An Insulinotropic Effect of Vitamin D Analog with Increasing Intracellular Ca2+ Concentration in Pancreatic ß-Cells through Nongenomic Signal Transduction1

Mariko Kajikawa, Hitoshi Ishida, Shimpei Fujimoto, Eri Mukai2, Masayoshi Nishimura, Jun Fujita, Yoshiyuki Tsuura, Yoshimasa Okamoto, Anthony W. Norman and Yutaka Seino

Department of Metabolism and Clinical Nutrition (M.K., S.F., E.M., M.N., J.F., Y.T., Y.O., Y.S.), Graduate School of Medicine, Kyoto University, Kyoto 606-8507, Japan; Third Department of Internal Medicine (H.I.), Kyorin University School of Medicine, Mitaka, Tokyo 181-8611 Japan; and Department of Biochemistry (A.W.N.), University of California, Riverside, California 92521

Address all correspondence and requests for reprints to: Mariko Kajikawa M.D., Department of Metabolism & Clinical Nutrition, Graduate School of Medicine, Kyoto University, 54 Shogoin Kawahara-cho, Sakyo-ku, Kyoto 606-8507, Japan. E-mail: kajikawa{at}metab.kuhp.kyoto-u.ac.jp

The effect of 1{alpha},25-dihydroxylumisterol3 (1{alpha},25(OH)2lumisterol3) on insulin release from rat pancreatic ß-cells was measured to investigate the nongenomic action of vitamin D via the putative membrane vitamin D receptor (mVDR). 1{alpha},25(OH)2lumisterol3, a specific agonist of mVDR, dose-dependently augmented 16.7 mM glucose-induced insulin release from rat pancreatic islets and increased the intracellular Ca2+ concentration ([Ca2+]i), though not increasing Ca2+ efficacy in the exocytotic system. These effects were completely abolished by an antagonist of mVDR, 1ß,25-dihydroxyvitamin D3 (1ß,25(OH)2D3), or by a blocker of voltage-dependent Ca2+ channels, nitrendipine.

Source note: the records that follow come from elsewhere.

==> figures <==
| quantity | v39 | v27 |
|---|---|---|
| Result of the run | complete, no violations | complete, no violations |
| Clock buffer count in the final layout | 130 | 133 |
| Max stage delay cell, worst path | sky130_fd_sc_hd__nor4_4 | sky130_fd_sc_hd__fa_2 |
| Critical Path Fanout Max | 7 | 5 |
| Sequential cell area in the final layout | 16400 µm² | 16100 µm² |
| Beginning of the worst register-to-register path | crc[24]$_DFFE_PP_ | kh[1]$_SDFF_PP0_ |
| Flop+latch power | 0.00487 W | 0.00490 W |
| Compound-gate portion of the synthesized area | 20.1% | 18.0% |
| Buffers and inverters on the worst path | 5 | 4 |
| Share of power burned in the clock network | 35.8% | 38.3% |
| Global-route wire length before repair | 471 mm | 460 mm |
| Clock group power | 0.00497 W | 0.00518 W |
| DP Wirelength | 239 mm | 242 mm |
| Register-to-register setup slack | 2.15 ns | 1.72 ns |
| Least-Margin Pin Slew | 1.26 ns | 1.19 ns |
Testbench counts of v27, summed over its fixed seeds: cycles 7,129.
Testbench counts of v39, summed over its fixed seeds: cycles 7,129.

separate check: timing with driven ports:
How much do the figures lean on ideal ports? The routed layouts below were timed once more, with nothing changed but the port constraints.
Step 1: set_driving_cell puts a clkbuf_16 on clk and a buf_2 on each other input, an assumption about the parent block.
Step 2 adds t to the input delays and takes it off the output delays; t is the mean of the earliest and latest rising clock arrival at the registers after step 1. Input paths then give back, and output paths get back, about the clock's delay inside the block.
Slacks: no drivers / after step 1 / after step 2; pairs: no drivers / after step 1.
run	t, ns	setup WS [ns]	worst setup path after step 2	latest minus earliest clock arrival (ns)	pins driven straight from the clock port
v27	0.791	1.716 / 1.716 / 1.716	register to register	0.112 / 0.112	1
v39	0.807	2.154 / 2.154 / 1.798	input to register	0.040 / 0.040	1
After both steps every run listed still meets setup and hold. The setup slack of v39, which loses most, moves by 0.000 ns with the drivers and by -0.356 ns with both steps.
Background: an optimization exercise with open tools, aiming at small area, a short achievable clock period and few clock cycles per item. Do not read the settings as production practice.
Where RTL was checked, it was by simulation tests only, not by an equivalence proof against the original.

==> flow/design.v (excerpt) <==
module neuron_visit (
    input  wire        clk,
    input  wire        rst,
    input  wire        cfg_wide,       
    input  wire [6:0]  cfg_step,       
    input  wire        pop_reset,      
    input  wire        pop_clocked,    
    input  wire [3:0]  pop_refract,    
    input  wire [22:0] pop_theta,      
    input  wire [23:0] pop_rest,       
    input  wire [7:0]  pop_d,          
    input  wire [15:0] pop_bias,       
    input  wire        pop_gated,      
    output wire [6:0]  f_addr,
    input  wire [24:0] f_data,
    input  wire        in_valid,
    output wire        in_ready,
    input  wire [63:0] in_rec,
    input  wire [31:0] in_acc,
    input  wire [31:0] in_late,
    input  wire        in_touched,
    output wire        out_valid,
    input  wire        out_ready,
    output wire [63:0] out_rec,
    output wire [3:0]  out_n,
    output wire        out_rest,
    output wire        out_refr_drop,
    output wire        out_gated,
    output wire        out_sat,
    output wire        out_clip
);
    reg               c_wide;
    reg        [6:0]  c_step;
    reg               c_reset;
    reg               c_clocked;
  ...
Size in the first run: ~5500 cells after synthesis, ~720 flip-flops, ~58000 um2 of cells after synthesis.
export LEC_CHECK = 0
export ABC_CLOCK_PERIOD_IN_PS = 6000
export CAP_MARGIN = 20
export CORE_MARGIN = 2
export CORE_UTILIZATION = 50
export CTS_CLUSTER_DIAMETER = 100
export CTS_CLUSTER_SIZE = 30
export SLEW_MARGIN = 20
create_clock -name core_clock -period 24.0 [get_ports {clk}]
standard.sh (not shown) runs the stock make flow with config.mk's settings and CLKGATE_MAP_FILE= SYNTH_SCRIPT=/design/flow/synth_recipe.tcl, a recipe that flattens the netlist after the stock synthesis.
==> flow/flow/run.sh <==
#!/bin/bash
# Standard layout, with two changes to how it is made (the SDC is unchanged):
# repair_timing is asked for extra setup slack so that the layout is optimised
# toward the period the design can reach, and the port buffers are plain
# buffers (buf_1) rather than the smallest-drive cell buffer_ports picks.
set -euo pipefail
MARGIN=$(cat flow/margin.txt)
bash standard.sh SETUP_SLACK_MARGIN=$MARGIN "BUFFER_PORTS_ARGS=-buffer_cell sky130_fd_sc_hd__buf_1" finish > flow_standard.log 2>&1
==> flow/flow/margin.txt <==
17.95
Testbench counts at the start, summed over its fixed seeds: cycles 16,384, items 16,000.
Rerun with:
--- a/flow/design.v
+++ b/flow/design.v
@@ -25,56 +25,50 @@
     output wire [3:0]  out_n,
     output wire        out_rest,
     output wire        out_refr_drop,
     output wire        out_gated,
     output wire        out_sat,
     output wire        out_clip
 );
     reg               c_wide;
     reg        [6:0]  c_step;
-    reg               c_reset;
     reg               c_clocked;
-    reg        [3:0]  c_refract;
     reg        [22:0] c_theta;
     reg        [24:0] c_th3;       
     reg        [23:0] c_rsat;      
     reg        [3:0]  c_bo, c_bt, c_bn;    
     reg               c_d7;                
     reg        [15:0] c_bias;      
-    reg               c_gated;
     reg               c_vge;       
     wire [8:0] dx = {pop_d, 1'b0};
     wire [3:0] d_bo, d_bt, d_bn;
     genvar di;
     generate
         for (di = 0; di < 4; di = di + 1) begin : g_dbooth
             assign d_bo[di] = dx[2*di+1] ^ dx[2*di];
             assign d_bt[di] = (dx[2*di+2] & ~dx[2*di+1] & ~dx[2*di]) | (~dx[2*di+2] & dx[2*di+1] & dx[2*di]);
             assign d_bn[di] = dx[2*di+2] & ~(dx[2*di+1] & dx[2*di]);
         end
     endgenerate
     wire rs_clamp = ~cfg_wide & ~(&pop_rest[23:15]) & (|pop_rest[23:15]);
     always @(posedge clk) begin
         c_wide    <= cfg_wide;
         c_step    <= cfg_step;
-        c_reset   <= pop_reset;
         c_clocked <= pop_clocked;
-        c_refract <= pop_refract;
         c_theta   <= pop_theta;
         c_th3     <= {2'b00, c_theta} + {1'b0, c_theta, 1'b0};
         c_rsat    <= {rs_clamp ? {9{pop_rest[23]}}  : pop_rest[23:15],
                       rs_clamp ? {15{~pop_rest[23]}} : pop_rest[14:0]};
         c_bo      <= d_bo;
         c_bt      <= d_bt;
         c_bn      <= d_bn;
         c_d7      <= pop_d[7];
         c_bias    <= pop_clocked ? pop_bias : 16'd0;
-        c_gated   <= pop_gated;
         c_vge     <= cfg_wide | (pop_theta[22:15] == 8'd0);
     end
     reg adv_r;      
     reg ir_r;       
     reg o_v, s_v;   
     reg p1_ok, p2_ok, p3_ok, p4_ok, p5_ok;
     wire pop    = o_v & out_ready;
     wire push   = adv_r & p5_ok;
     wire [1:0] cnt_n = {1'b0, o_v} + {1'b0, s_v} - {1'b0, pop} + {1'b0, push};
@@ -573,20 +567,20 @@
     always @(posedge clk) begin
         if (adv_r) begin
             p2_v     <= rested ? 24'd0 : p1_v;
             p2_rb    <= p1_rb;
             p2_lt    <= lt_sum[40:8];
             p2_hit   <= hit;
             p2_restf <= restf;
             p2_rst   <= rested;
             p2_drop  <= hit & p1_tch;
-            p2_gtd   <= ~hit & c_gated & p1_tch;
-            p2_test  <= ~hit & ~c_gated;
+            p2_gtd   <= ~hit & pop_gated & p1_tch;
+            p2_test  <= ~hit & ~pop_gated;
             p2_refr  <= refr_n;
             p2_k     <= p1_k;
         end
     end
     wire [24:0] vx = {p2_v, 1'b0};
     wire [11:0] bo, bt, bn;
     genvar gi;
     generate
         for (gi = 0; gi < 12; gi = gi + 1) begin : g_booth
@@ -1728,27 +1722,27 @@
     reg        [1:0]  p5_qa;
     reg               p5_fr, p5_fire, p5_sat, p5_clip;
     reg        [15:0] p5_rb;
     reg               p5_restf, p5_drop, p5_gtd;
     reg        [3:0]  p5_refr;
     always @(posedge clk) begin
         if (adv_r) begin
             p5_vs    <= vs;
             p5_qa    <= ga3 ? 2'd3 : ga2 ? 2'd2 : ga1 ? 2'd1 : 2'd0;
-            p5_fr    <= fire & c_reset;
+            p5_fr    <= fire & pop_reset;
             p5_fire  <= fire;
             p5_sat   <= t_lo | t_hi;
-            p5_clip  <= fire & c_reset & ga4;
+            p5_clip  <= fire & pop_reset & ga4;
             p5_rb    <= p4_rb;
             p5_restf <= p4_restf;
             p5_drop  <= p4_drop;
             p5_gtd   <= p4_gtd;
-            p5_refr  <= fire ? c_refract : p4_refr;
+            p5_refr  <= fire ? pop_refract : p4_refr;
         end
     end
     wire        [22:0] va5   = p5_vs[22:0];    
     wire        [24:0] ma    = p5_qa == 2'd3 ? {c_th3[22:0], 2'd0} :
                                p5_qa == 2'd2 ? {c_theta[21:0], 3'd0} :
                                p5_qa == 2'd1 ? {c_theta[22:0], 2'd0} : 25'd0;
     wire        [22:0] ra    = va5 - ma[22:0];    
     wire        [25:0] db1   = {3'd0, ra} - {3'd0, c_theta};
     wire        [25:0] db2   = {3'd0, ra} - {2'd0, c_theta, 1'b0};
The changed run passed the timing, design-rule and antenna checks.
Routed wire length climbs by 1.9%.
Global-route usage grows by 0.42 points.
Cell area is higher by 0.51%.
First-iteration DRC count rose by 4.4%.
Critical path depth is unchanged.
No functional check of the RTL was part of the second run of this note.

========
## the previous run
neuron_visit, a different RTL version from the one above (not shown whole).
For scale: about 760 flip-flops, ~330 I/O pins, roughly 59000 um^2 of cells after synthesis.
Settings: LEC_CHECK=0, ABC_CLOCK_PERIOD_IN_PS=6000, CAP_MARGIN=20, CORE_MARGIN=2, CORE_UTILIZATION=50, SLEW_MARGIN=20; clock period 24.0 ns.
==> flow/flow/margin.txt <==
17.85
Scripts as last shown in full above: flow/flow/run.sh
Testbench counts of the previous run, summed over its fixed seeds: cycles 16,384, items 16,000.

Moreover, both [Ca2+]i elevation, caused by membrane depolarization, and sufficient intracellular glucose metabolism are required for the expression of these effects. 1{alpha},25(OH)2lumisterol3, therefore, has a rapid insulinotropic effect, through nongenomic signal transduction via mVDR, that would be dependent on the augmentation of Ca2+ influx through voltage-dependent Ca2+ channels on the plasma membrane, being also linked to metabolic signals derived from glucose in pancreatic ß-cells. However, further investigations will be needed to discuss physiologically the meaning of insulinotropic effects of vitamin D through mVDR.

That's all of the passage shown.